Replies to LegCo questions
LCQ8: GProvision of medical services to private patients in public hospitals
Following is a question by the Hon Ng Leung-sing and a written reply by the Secretary for Health, Welfare and Food, Dr Yeoh Eng-kiong, in the Legislative Council today (May 7):
Question :
Regarding the "private services" provided by the Hospital Authority ("HA"), will the Government inform this Council:
(a) of the expenditure on and manpower deployed to provide such services, and the percentages of such figures in the respective totals, as well as the relevant income to expenditure ratio, in each of the past five years;
(b) of the number of attendances of such services by "non-eligible" persons, as classified by HA, and the related expenditure in each of the past five years, together with the percentages of such figures in the respective totals; and
(c) whether it has assessed if it is essential for HA to provide such services; if it has, of the detailed results of the assessment; if such services or some of them are assessed to be essential, of the detailed justifications and whether the relevant authorities will impose different levels of charges according to the eligibility or otherwise of the patients?
Answer :
(a) Provision of medical services for public and private patients share the same team of healthcare workers and most of the hospital facilities. As such, information on the cost and manpower deployed in the provision of medical services to private patients in public hospitals is not readily available. The income received from private patients (including inpatients and outpatients) for the four years from 1999/2000 to 2002/03 is listed below.
Year
Income (in $ million)
1999/2000
54.7
2000/2001
62.2
2001/2002
65.0
2002/2003 (estimate) 74.4
Information for 1998/1999 is not readily available as the information system in place at that time did not capture such statistics.

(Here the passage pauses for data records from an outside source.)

This is an optimization exercise on Yosys and OpenROAD, whose aim is small area, not a production implementation. Only simulation tests tie the RTL to the original design; equivalence was not proved. No activity file was given, so power comes from the tool's default toggle rates.

== north ==
## vesc_can_codec
module vesc_can_codec (
    input  wire        clk,
    input  wire        rst,
    input  wire        req_valid,
    output wire        req_ready,
    input  wire [1:0]  req_op,           
    input  wire [15:0] req_node,         
    input  wire [15:0] req_type_id,      
    input  wire [31:0] req_identifier,
    input  wire [7:0]  req_kind,
    input  wire [63:0] req_param,        
    input  wire [63:0] req_vel,          
    input  wire        req_vel_present,
    input  wire        req_store,
    input  wire [3:0]  req_len,
    input  wire [63:0] req_payload,      
    output wire        rsp_valid,
    input  wire        rsp_ready,
    output wire [3:0]  rsp_code,
    output wire [28:0] rsp_identifier,
    output wire [7:0]  rsp_node,
    output wire [7:0]  rsp_type_id,
    output wire [3:0]  rsp_len,
    output wire [63:0] rsp_payload,      
    output wire [31:0] rsp_field0,
    output wire [31:0] rsp_field1,
    output wire [31:0] rsp_field2,
    output wire [31:0] rsp_field3,
    output wire [16:0] rsp_info
);
For scale: ~540 I/O pins, about 11000 um^2 of cells after synthesis.
clock: 25.0 ns
lec_check: 0
abc_area: 1
cap_margin: 20
core_margin: 2
core_utilization: 35
cts_buf_list: sky130_fd_sc_hd__clkbuf_8 sky130_fd_sc_hd__clkbuf_16
slew_margin: 20
standard.sh (not shown) runs the stock make flow with config.mk's settings and CLKGATE_MAP_FILE= SYNTH_SCRIPT=/design/flow/synth_recipe.tcl, a recipe that flattens the netlist after the stock synthesis.
==> flow/flow/run.sh <==
#!/bin/bash
# Standard layout, except that the port buffers are the platform's smallest
# buffer (sky130_fd_sc_hd__buf_1) instead of the one buffer_ports picks.
set -euo pipefail
export BUFFER_PORTS_ARGS="-buffer_cell sky130_fd_sc_hd__buf_1"
bash standard.sh > standard.log 2>&1
Setup changes, north to south
diff --git a/flow/config.mk b/flow/config.mk
--- a/flow/config.mk
+++ b/flow/config.mk
@@ -10,4 +10,5 @@
 export CORE_MARGIN = 2
 export CORE_UTILIZATION = 35
-export CTS_BUF_LIST = sky130_fd_sc_hd__clkbuf_8 sky130_fd_sc_hd__clkbuf_16
+export CTS_BUF_LIST = sky130_fd_sc_hd__clkbuf_8
+export CTS_CLUSTER_SIZE = 10
 export SLEW_MARGIN = 20
### Flow results
Status: count of clock buffers in the final design parity (south, north). Via count delta (south -> north): insignificant. Against north, setup slack in south came out better. Max clock network fraction of design power across north and south: north. Looking at sum of met3 wire segment lengths after detailed routing, south sits about 0.9% higher than north does. Number of vias per cell: north vs south — no meaningful difference.
The inputs of east differ from those of south as listed below.
diff --git a/flow/config.mk b/flow/config.mk
--- a/flow/config.mk
+++ b/flow/config.mk
@@ -10,5 +10,3 @@
 export CORE_MARGIN = 2
 export CORE_UTILIZATION = 35
-export CTS_BUF_LIST = sky130_fd_sc_hd__clkbuf_8
-export CTS_CLUSTER_SIZE = 10
 export SLEW_MARGIN = 20
Findings:
Result for east and south: all clean
Taking south over east, the total chip power ratio works out to 0.937.
Final period demand of the worst path delta for east relative to south: 39 ps higher
The routed wire length of south and that of east are within noise of each other.
Fmax: south vs east, no meaningful difference
Input-level comparison between west and east:
diff --git a/flow/config.mk b/flow/config.mk
--- a/flow/config.mk
+++ b/flow/config.mk
@@ -7,6 +7,6 @@
 export LEC_CHECK = 0
 export ABC_AREA = 1
-export CAP_MARGIN = 20
+export CAP_MARGIN = 0
 export CORE_MARGIN = 2
 export CORE_UTILIZATION = 35
-export SLEW_MARGIN = 20
+export SLEW_MARGIN = 0
--- outcome ---
west ran to completion and came out clean on the timing, DRC and antenna checks. Post-route cell area delta (east -> west): insignificant. From east to west the numbers moved as follows: maximum frequency comparable, number of violations reported at the end of detailed-routing iteration 0 +2.4%.
Edits applied to the flow inputs when going from west to middle:
diff --git a/flow/config.mk b/flow/config.mk
--- a/flow/config.mk
+++ b/flow/config.mk
@@ -6,7 +6,6 @@
 export NUM_CORES = 4
 export LEC_CHECK = 0
-export ABC_AREA = 1
-export CAP_MARGIN = 0
+export CAP_MARGIN = 20
 export CORE_MARGIN = 2
 export CORE_UTILIZATION = 35
-export SLEW_MARGIN = 0
+export SLEW_MARGIN = 20
Findings:
- Compared to west, middle has routed wire length 1.9% lower.
- In the metrics for middle and west, the one carrying the higher count of non-CTS buffers in the layout is middle.
- Changes observed in middle relative to west: largest driver fanout on the critical path lost 1; largest stage delay on the critical path roughly the same; met1 layer usage reported by global route increased 1.2 points; synthesized-area fraction occupied by and/or/nand/nor cells dropped 2.4 points; height of the die shows no meaningful change.
- From west to middle the numbers moved as follows: number of non-filler instances in the completed layout lower; routing usage on met2 lower.
- Power dissipated by switching net loads went up slightly going from west to middle.
- Design area of west is on par with middle.

==> afterwards: timing with drivers on the ports <==
The results above use ideal ports. As a check the final layouts listed here were re-extracted and re-timed, cells and wires unchanged. Step 1: set_driving_cell puts a clkbuf_16 on clk and a buf_2 on each other input, an assumption about the parent block. Step 2 also shifts input and output timing later by t, the mid clock arrival at the registers, as if the neighbouring blocks saw the same clock. a / b / c = ideal ports / drivers / drivers and shift; a / b = the first two.
run	t (ns)	setup WS [ns]	worst setup path at the end
north	0.410	0.905 / 0.936 / 0.525	input to register
south	0.450	0.944 / 0.971 / 0.521	input to register
east	0.410	0.905 / 0.936 / 0.525	input to register
west	0.411	0.903 / 0.933 / 0.522	input to register
middle	0.411	0.813 / 0.838 / 0.427	input to register
After both steps setup and hold are still met in every run listed. The setup slack of south, which loses most, moves by +0.027 ns with the drivers and by -0.423 ns with both steps.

(b) The number of non-eligible persons (NEPs) using private inpatient facilities and expressed as a percentage of the total number of patients using such facilities is listed below.
Year
No. of cases Percentage
1999/2000
580
5.7 per cent
2000/2001
479
4.7 per cent
2001/2002
638
4.9 per cent
2002/2003 (estimate) 702
5.9 per cent
Information on NEPs using private outpatient facilities is not readily available.

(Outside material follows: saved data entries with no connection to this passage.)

Context: an optimization exercise on an open-source flow, tuned for small area, a short achievable clock period and few clock cycles per item. The choices shown serve that exercise and are no tape-out recipe. In this exercise RTL edits were held to simulation tests only and were not proved equivalent to the original.

==> design.v <==
module hash_xform (
    input  wire         clk,
    input  wire         rst,        
    input  wire         start,
    input  wire         alg,        
    input  wire [159:0] h_in,
    input  wire [511:0] block_in,
    output wire         ready,
    output wire         done,
    output wire [159:0] h_out
);
    reg         busy, done_r, alg_r;
    reg  [5:0]  cnt;
    reg  [31:0] R0, R1, R2, R3, R4;
    reg  [31:0] P1, P2;
    reg  [159:0] H;
    reg  [31:0] W [0:15];
    function [31:0] bswap(input [31:0] x);
        bswap = {x[7:0], x[15:8], x[23:16], x[31:24]};
    endfunction
    function [31:0] rotl5(input [31:0] x);
        rotl5 = {x[26:0], x[31:27]};
    endfunction
    function [31:0] rotl30(input [31:0] x);
        rotl30 = {x[1:0], x[31:2]};
    endfunction
    function [31:0] rotl1(input [31:0] x);
        rotl1 = {x[30:0], x[31]};
    endfunction
    reg [31:0] cst_md5, cst_sha;
    reg [3:0]  xpos;
    always @(*) begin
        case (cnt)
            6'd0: begin cst_md5 = 32'hE8C7B756; xpos = 4'd1; end
            6'd1: begin cst_md5 = 32'h242070DB; xpos = 4'd0; end
            6'd2: begin cst_md5 = 32'hC1BDCEEE; xpos = 4'd15; end
            6'd3: begin cst_md5 = 32'hF57C0FAF; xpos = 4'd14; end
            6'd4: begin cst_md5 = 32'h4787C62A; xpos = 4'd13; end
            6'd5: begin cst_md5 = 32'hA8304613; xpos = 4'd12; end
            6'd6: begin cst_md5 = 32'hFD469501; xpos = 4'd11; end
            6'd7: begin cst_md5 = 32'h698098D8; xpos = 4'd10; end
            6'd8: begin cst_md5 = 32'h8B44F7AF; xpos = 4'd9; end
            6'd9: begin cst_md5 = 32'hFFFF5BB1; xpos = 4'd8; end
            6'd10: begin cst_md5 = 32'h895CD7BE; xpos = 4'd7; end
            6'd11: begin cst_md5 = 32'h6B901122; xpos = 4'd6; end
            6'd12: begin cst_md5 = 32'hFD987193; xpos = 4'd5; end
            6'd13: begin cst_md5 = 32'hA679438E; xpos = 4'd4; end
            6'd14: begin cst_md5 = 32'h49B40821; xpos = 4'd3; end
            6'd15: begin cst_md5 = 32'hF61E2562; xpos = 4'd3; end
            6'd16: begin cst_md5 = 32'hC040B340; xpos = 4'd6; end
            6'd17: begin cst_md5 = 32'h265E5A51; xpos = 4'd9; end
            6'd18: begin cst_md5 = 32'hE9B6C7AA; xpos = 4'd12; end
            6'd19: begin cst_md5 = 32'hD62F105D; xpos = 4'd15; end
            6'd20: begin cst_md5 = 32'h02441453; xpos = 4'd2; end
            6'd21: begin cst_md5 = 32'hD8A1E681; xpos = 4'd5; end
            6'd22: begin cst_md5 = 32'hE7D3FBC8; xpos = 4'd8; end
            6'd23: begin cst_md5 = 32'h21E1CDE6; xpos = 4'd11; end
            6'd24: begin cst_md5 = 32'hC33707D6; xpos = 4'd14; end
            6'd25: begin cst_md5 = 32'hF4D50D87; xpos = 4'd1; end
            6'd26: begin cst_md5 = 32'h455A14ED; xpos = 4'd4; end
            6'd27: begin cst_md5 = 32'hA9E3E905; xpos = 4'd7; end
            6'd28: begin cst_md5 = 32'hFCEFA3F8; xpos = 4'd10; end
            6'd29: begin cst_md5 = 32'h676F02D9; xpos = 4'd13; end
            6'd30: begin cst_md5 = 32'h8D2A4C8A; xpos = 4'd0; end
            6'd31: begin cst_md5 = 32'hFFFA3942; xpos = 4'd7; end
            6'd32: begin cst_md5 = 32'h8771F681; xpos = 4'd8; end
            6'd33: begin cst_md5 = 32'h6D9D6122; xpos = 4'd9; end
            6'd34: begin cst_md5 = 32'hFDE5380C; xpos = 4'd10; end
            6'd35: begin cst_md5 = 32'hA4BEEA44; xpos = 4'd11; end
            6'd36: begin cst_md5 = 32'h4BDECFA9; xpos = 4'd12; end
            6'd37: begin cst_md5 = 32'hF6BB4B60; xpos = 4'd13; end
            6'd38: begin cst_md5 = 32'hBEBFBC70; xpos = 4'd14; end
            6'd39: begin cst_md5 = 32'h289B7EC6; xpos = 4'd15; end
            6'd40: begin cst_md5 = 32'hEAA127FA; xpos = 4'd0; end
            6'd41: begin cst_md5 = 32'hD4EF3085; xpos = 4'd1; end
            6'd42: begin cst_md5 = 32'h04881D05; xpos = 4'd2; end
            6'd43: begin cst_md5 = 32'hD9D4D039; xpos = 4'd3; end
            6'd44: begin cst_md5 = 32'hE6DB99E5; xpos = 4'd4; end
            6'd45: begin cst_md5 = 32'h1FA27CF8; xpos = 4'd5; end
            6'd46: begin cst_md5 = 32'hC4AC5665; xpos = 4'd6; end
            6'd47: begin cst_md5 = 32'hF4292244; xpos = 4'd2; end
            6'd48: begin cst_md5 = 32'h432AFF97; xpos = 4'd7; end
            6'd49: begin cst_md5 = 32'hAB9423A7; xpos = 4'd12; end
            6'd50: begin cst_md5 = 32'hFC93A039; xpos = 4'd1; end
            6'd51: begin cst_md5 = 32'h655B59C3; xpos = 4'd6; end
            6'd52: begin cst_md5 = 32'h8F0CCC92; xpos = 4'd11; end
            6'd53: begin cst_md5 = 32'hFFEFF47D; xpos = 4'd0; end
            6'd54: begin cst_md5 = 32'h85845DD1; xpos = 4'd5; end
            6'd55: begin cst_md5 = 32'h6FA87E4F; xpos = 4'd10; end
            6'd56: begin cst_md5 = 32'hFE2CE6E0; xpos = 4'd15; end
            6'd57: begin cst_md5 = 32'hA3014314; xpos = 4'd4; end
            6'd58: begin cst_md5 = 32'h4E0811A1; xpos = 4'd9; end
            6'd59: begin cst_md5 = 32'hF7537E82; xpos = 4'd14; end
            6'd60: begin cst_md5 = 32'hBD3AF235; xpos = 4'd3; end
            6'd61: begin cst_md5 = 32'h2AD7D2BB; xpos = 4'd8; end
            6'd62: begin cst_md5 = 32'hEB86D391; xpos = 4'd13; end
            6'd63: begin cst_md5 = 32'h00000000; xpos = 4'd0; end
            default: begin cst_md5 = 32'h0; xpos = 4'd0; end
        endcase
        case (cnt)
            6'd0: cst_sha = 32'h5A827999;
            6'd1: cst_sha = 32'h5A827999;
            6'd2: cst_sha = 32'h5A827999;
            6'd3: cst_sha = 32'h5A827999;
            6'd4: cst_sha = 32'h5A827999;
            6'd5: cst_sha = 32'h5A827999;
            6'd6: cst_sha = 32'h5A827999;
            6'd7: cst_sha = 32'h5A827999;
            6'd8: cst_sha = 32'h5A827999;
            6'd9: cst_sha = 32'h6ED9EBA1;
            6'd10: cst_sha = 32'h6ED9EBA1;
            6'd11: cst_sha = 32'h6ED9EBA1;
            6'd12: cst_sha = 32'h6ED9EBA1;
            6'd13: cst_sha = 32'h6ED9EBA1;
            6'd14: cst_sha = 32'h6ED9EBA1;
            6'd15: cst_sha = 32'h6ED9EBA1;
            6'd16: cst_sha = 32'h6ED9EBA1;
            6'd17: cst_sha = 32'h6ED9EBA1;
            6'd18: cst_sha = 32'h6ED9EBA1;
            6'd19: cst_sha = 32'h8F1BBCDC;
            6'd20: cst_sha = 32'h8F1BBCDC;
            6'd21: cst_sha = 32'h8F1BBCDC;
            6'd22: cst_sha = 32'h8F1BBCDC;
            6'd23: cst_sha = 32'h8F1BBCDC;
            6'd24: cst_sha = 32'h8F1BBCDC;
            6'd25: cst_sha = 32'h8F1BBCDC;
            6'd26: cst_sha = 32'h8F1BBCDC;
            6'd27: cst_sha = 32'h8F1BBCDC;
            6'd28: cst_sha = 32'h8F1BBCDC;
            6'd29: cst_sha = 32'hCA62C1D6;
            6'd30: cst_sha = 32'hCA62C1D6;
            6'd31: cst_sha = 32'hCA62C1D6;
            6'd32: cst_sha = 32'hCA62C1D6;
            6'd33: cst_sha = 32'hCA62C1D6;
            6'd34: cst_sha = 32'hCA62C1D6;
            6'd35: cst_sha = 32'hCA62C1D6;
            6'd36: cst_sha = 32'hCA62C1D6;
            6'd37: cst_sha = 32'hCA62C1D6;
            6'd38: cst_sha = 32'hCA62C1D6;
            6'd39: cst_sha = 32'hCA62C1D6;
            default: cst_sha = 32'hCA62C1D6;
        endcase
    end
    reg [31:0] g;
    always @(*) begin
        case (cnt[5:4])
            2'd0: g = (R0 & R1) | (~R0 & R2);
            2'd1: g = (R0 & R2) | (R1 & ~R2);
            2'd2: g = R0 ^ R1 ^ R2;
            default: g = R1 ^ (R0 | ~R2);
        endcase
    end
    wire [31:0] tmp = P1 + g;
    reg [31:0] rot;
    always @(*) begin
        case ({cnt[5:4], cnt[1:0]})
            4'd0: rot = {tmp[24:0], tmp[31:25]};
            4'd1: rot = {tmp[19:0], tmp[31:20]};
            4'd2: rot = {tmp[14:0], tmp[31:15]};
            4'd3: rot = {tmp[9:0], tmp[31:10]};
            4'd4: rot = {tmp[26:0], tmp[31:27]};
            4'd5: rot = {tmp[22:0], tmp[31:23]};
            4'd6: rot = {tmp[17:0], tmp[31:18]};
            4'd7: rot = {tmp[11:0], tmp[31:12]};
            4'd8: rot = {tmp[27:0], tmp[31:28]};
            4'd9: rot = {tmp[20:0], tmp[31:21]};
            4'd10: rot = {tmp[15:0], tmp[31:16]};
            4'd11: rot = {tmp[8:0], tmp[31:9]};
            4'd12: rot = {tmp[25:0], tmp[31:26]};
            4'd13: rot = {tmp[21:0], tmp[31:22]};
            4'd14: rot = {tmp[16:0], tmp[31:17]};
            4'd15: rot = {tmp[10:0], tmp[31:11]};
        endcase
    end
    wire [31:0] nb = R0 + rot;
    wire [1:0] sj = (cnt < 6'd10) ? 2'd0 : (cnt < 6'd20) ? 2'd1 : (cnt < 6'd30) ? 2'd2 : 2'd3;
    function [31:0] sf(input [1:0] j, input [31:0] b, input [31:0] c, input [31:0] d);
        case (j)
            2'd0: sf = (b & c) | (~b & d);
            2'd2: sf = (b & c) | (b & d) | (c & d);
            default: sf = b ^ c ^ d;
        endcase
    endfunction
    wire [31:0] a1 = rotl5(R3) + sf(sj, R0, R1, R2) + P1;
    wire [31:0] a2 = rotl5(a1) + sf(sj, R3, rotl30(R0), R1) + P2;
    wire [31:0] pa_s = busy ? (alg_r ? R1 : R2) : (alg ? h_in[159:128] : h_in[31:0]);
    wire [31:0] pa_w = busy ? (alg_r ? bswap(W[2]) : W[xpos]) : (alg ? bswap(block_in[31:0]) : block_in[31:0]);
    wire [31:0] pa_k = busy ? (alg_r ? cst_sha : cst_md5) : (alg ? 32'h5A827999 : 32'hD76AA478);
    wire [31:0] p1n  = pa_s + pa_w + pa_k;
    wire [31:0] p2n  = busy ? rotl30(R0) + bswap(W[3]) + cst_sha
                            : h_in[127:96] + bswap(block_in[63:32]) + 32'h5A827999;
    wire [31:0] wn0 = bswap(rotl1(bswap(W[13] ^ W[8] ^ W[2] ^ W[0])));
    wire [31:0] wn1 = bswap(rotl1(bswap(W[14] ^ W[9] ^ W[3] ^ W[1])));
    wire last = alg_r ? (cnt == 6'd39) : (cnt == 6'd63);
    integer n;
    always @(posedge clk) begin
        if (rst) begin
            busy   <= 1'b0;
            done_r <= 1'b0;
        end else begin
            done_r <= busy && last;
            if (!busy)
                busy <= start;
            else if (last)
                busy <= 1'b0;
        end
    end
    always @(posedge clk) begin
        P1 <= p1n;
        P2 <= p2n;
        if (!busy) begin
            alg_r <= alg;
            cnt   <= 6'd0;
            H     <= h_in;
            R3    <= h_in[31:0];
            R0    <= h_in[63:32];
            R1    <= h_in[95:64];
            R2    <= h_in[127:96];
            R4    <= h_in[159:128];
            for (n = 0; n < 16; n = n + 1)
                W[n] <= block_in[32*n +: 32];
        end else begin
            cnt <= cnt + 6'd1;
            R0  <= alg_r ? a1 : nb;
            R1  <= alg_r ? rotl30(R3) : R0;
            R2  <= alg_r ? rotl30(R0) : R1;
            R3  <= alg_r ? a2 : R2;
            R4  <= R1;
            for (n = 0; n < 14; n = n + 1)
                W[n] <= W[n+2];
            W[14] <= alg_r ? wn0 : W[0];
            W[15] <= alg_r ? wn1 : W[1];
        end
    end
    assign ready = !busy;
    assign done  = done_r;
    assign h_out = {alg_r ? H[159:128] + R4 : 32'd0,
                    H[127:96] + R2, H[95:64] + R1, H[63:32] + R0, H[31:0] + R3};
endmodule
==> run.sh <==
#!/bin/bash
# synth_recipe.tcl (not shown) runs the flow's synth.tcl, then flattens the netlist and writes it again
# the make line also repeats each setting of config.mk as NAME=value (left out here)
make -C /OpenROAD-flow-scripts/flow DESIGN_CONFIG=/design/flow/config.mk WORK_HOME=/design/flow/orfs CLKGATE_MAP_FILE= SYNTH_SCRIPT=/design/flow/synth_recipe.tcl finish
==> config.mk <==
export PLATFORM = sky130hd
export DESIGN_NAME = hash_xform
export DESIGN_NICKNAME = hash_xform
export VERILOG_FILES = /design/flow/design.v
export SDC_FILE = /design/flow/constraint.sdc
export NUM_CORES = 4
export LEC_CHECK = 0
export CAP_MARGIN = 20
export CORE_MARGIN = 2
export CORE_UTILIZATION = 40
export PLACE_DENSITY = 0.6
export SETUP_SLACK_MARGIN = 0.4
export SLEW_MARGIN = 35
==> constraint.sdc <==
create_clock -name core_clock -period 12.0 [get_ports {clk}]
set_input_delay 2.4000 -clock core_clock [delete_from_list [all_inputs] [get_ports {clk}]]
set_output_delay 2.4000 -clock core_clock [all_outputs]
set_load 0.01 [all_outputs]
==> run summary <==
worst hold path class flop to flop; Distinct cells, synth 98; insertion delay to the later sink of the worst-skew pair 0.83 ns; Mapped Cells 7909; fin. max-slew vios 0; Max Cap Violations 0; status complete, no violations; first-pass GRT wire length 497 mm; largest net degree at the start of global routing 149; drt drc 0; H-tree levels 3; PostCTS Resize Cnt 0; Vias 68500; Syn Area/Cell 8.84 um2; starting density of the core 0.402; number of global-route vias before repair 67000; # IOs 838; largest area contributor in the netlist dfxtp_1; RR Startpoint cnt[5]; R2R Setup Slk 1.66 ns; Final min period 10.34 ns; GP Congestion 1.02; Die Height 422 um; Startpoint Class flop; Reg-to-Reg End R3[31]; share of layout cells above drive strength 1 0.114; Worst path top cell family by delay compound AO/OA/AOI/OAI gates; clock buffer count from CTS 108; CTS tree yes; die area 178000 um2; remaining antenna violation count 0; XOR/XNOR Fraction of Synth Area 0.0710; Setup TNS Final 0 ns; worst path required time 12.65 ns; input/output buffers 837; multiplexer area fraction after synthesis 0.104; all-layer global routing usage 0.385; worst hold slack 0.455 ns; Final nets 9892; Synth-to-Final Area Change 21.8%; final setup vio count 0; Via density 6.20; Mapped Area 69900 um2; largest fanout on the critical path 48; Yosys reg bits 954; Starting DRT DRC Count 7273; final wirelength 358 mm; Worst Tran Pin Value 1.09 ns; Post-synth EDFFs 161; simple-gate area share of the yosys netlist 0.114; sequential share of the synthesized area 0.296; drt first pass iters 6; Setup crit end R3[31]; compound-gate portion of the synthesized area 0.233; gr ovfl total 0; most frequent cells in the layout clkdlybuf4s50_1 (836), dfxtp_1 (789), a21oi_1 (714); final hold viol count 0; top post-synthesis cells by area dfxtp_1 (23%), ha_1 (7.9%), mux2_2 (7.8%); Warnings, synthesis 2; synthesized net count 9221; CP max stage cell a211oi_1; critical path depth 35; main combinational cell family by area after synthesis compound AO/OA/AOI/OAI gates; placed cells 10800; Die X 422 um; slowest stage delay, CP 0.65 ns; Worst Skew 0.0886 ns; commonest non-fill, non-tap cell in the layout clkdlybuf4s50_1; core box area 174000 um2; Root Buffer clkbuf_16; R2R cell count 35; final worst-path cycle share 0.862; num rows 153; adder-cell area share of the yosys netlist 0.135; Synth async-reset ratio 0; initial antenna violation count 74; critical path endpoint category flop; fin cells 11100; post-synth top area share 0.227; Wirelength per Cell 32.4 um; ys flop type dfxtp_1; Num Clock Sinks 954; DP Wirelength 280 mm; CP startpoint cnt[5]; Crit path arrival time 10.99 ns; Max Clk Rate 0.0967 GHz; Worst-path clk slew 0.06 ns; cts hold-fix bufs 0; Rel. slew slack 0.268; unrepaired setup endpoints after global routing no; WP buf/inv 4; post-CTS setup buffers 0; Longest Clk Path Bufs 3; CP Class flop to flop; # fillers 16700
-- worst register-to-register path, delay by kind of cell (launching register included) --
family,cells,cell delay [ns]
AO/OA/AOI/OAI,14,3.93
AND/OR/NAND/NOR,10,2.08
adder cells (fa/ha/maj),5,1.88
buffers and inverters,4,1.13
XOR/XNOR,2,0.88
flip-flops,1,0.33
-- cells in the mapped netlist (183+ instances only) --
master	instances
dfxtp_1	793
a21oi_1	715
nor2_1	622
nand2_1	491
mux2_2	487
ha_1	440
xnor2_1	435
clkbuf_1	401
inv_1	380
o21ai_0	374
a21o_1	209
fa_1	196
a22oi_1	183
-- through the flow --
step	area, um2	utilization	worst slack, ns
after CTS	85000	0.489	1.81
after detailed placement	81300	0.468	1.84
after global placement	81200	0.467	1.95
after floorplan	69900	-	2.88
after global routing	85200	0.490	1.23
final	85200	0.490	1.66
-- how the worst min path moves through the flow --
stage | cells past startpoint | start | to
final | 1 | W[15][2] | W[13][2]
after global routing | 1 | W[15][2] | W[13][2]
after CTS | 1 | W[15][2] | W[13][2]
after detailed placement | 1 | W[5][0] | W[3][0]
after global placement | 1 | W[10][8] | W[8][8]
after floorplan | 1 | W[4][23] | W[2][23]
-- sequential cells by signal (all words and copies together) (netlist names) --
signal and cells:
P2 32, alg_r 1, cst_sha 13, R4 32, xpos 4, R3 32, cnt 6, busy 1
R2 32, R1 32, done_r 1, R0 32, W 512, cst_md5 32, H 160, P1 32
-- kinds of logic (layout without fill, tap and decap cells) --
| kind of cell | Yosys count | in the layout |
|---|---|---|
| simple gates | 1753 | 1753 |
| fa+ha+maj | 636 | 636 |
| other cells | 0 | 52 |
| compound gates | 2478 | 2478 |
| mux | 666 | 666 |
| xor+xnor | 561 | 561 |
| flops | 954 | 954 |
| buf+inv | 861 | 1625 |
-- layout make-up --
class,instances,area [um2],area share
Tap cell,2325,2910,0.0341
Timing Repair Buffer,1035,9900,0.116
Clock buffer,157,3200,0.0376
Multi-Input combinational cell,6094,46300,0.544
Inverter,387,1460,0.0172
Clock inverter,46,564,0.00662
Antenna cell,52,130,0.00153
Sequential cell,954,20700,0.243
-- layer usage --
metal | share of wire | GRT usage | wire length, um
met3 | 0.076 | 0.0648 | 27100
met1 | 0.38 | 0.460 | 136000
met2 | 0.46 | 0.622 | 163000
met5 | 0.00044 | 0 | 157
met4 | 0.086 | 0.283 | 30700
Testbench counts, summed over its fixed seeds: cycles 67,584, blocks 1,280.

==> static timing again, ports no longer ideal <==
How much do the figures lean on ideal ports? The routed layout below was timed once more, with nothing changed but the port constraints.
Step 1: set_driving_cell puts a clkbuf_16 on clk and a buf_2 on each other input, an assumption about the parent block.
Step 2 times the ports against the registers' clock, not the clock port: input delays grow and output delays shrink by t, the midpoint of the rising clock arrivals with the driver on.
a / b / c = ideal ports / drivers / drivers and shift; a / b = the first two.
t, ns: 0.873
setup WS [ns]: 1.662 / 1.662 / 1.662
latest minus earliest clock arrival (ns): 0.088 / 0.088
worst data-port slew with drivers (ns): 0.25
After both steps setup and hold are still met in this run. For this run, drivers alone change the setup slack by 0.000 ns; drivers and shift together by 0.000 ns.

(c) Provision of private inpatient and outpatient facilities offers patients of public hospitals with an alternative service choice, which by established policy, is charged at a rate at least equal to the cost of providing such services. By way of reference, the Hospital Authority (HA) operates less than 400 private service inpatient beds, out of a total of 29 288 hospital inpatient beds, and private services accounted for less than 1 per cent of its specialist outpatient attendances in 2001/02. Arising from the restructuring of fees and charges for public health care services, effective from April 1, 2003 HA charges market rates for private services, which should at least equal the full cost of providing such services. Unlike public services where there is a need to differentiate eligible persons (EPs) from NEPs to ensure that heavily subsidised public health care services should not be diverted to non-Hong Kong residents and visitors at the expense of Hong Kong residents, no public subsidy is involved in the provision of medical services to private patients which are charged at the market rates. As such, there is no need to charge EPs and NEPs at different rates for use of private services of HA.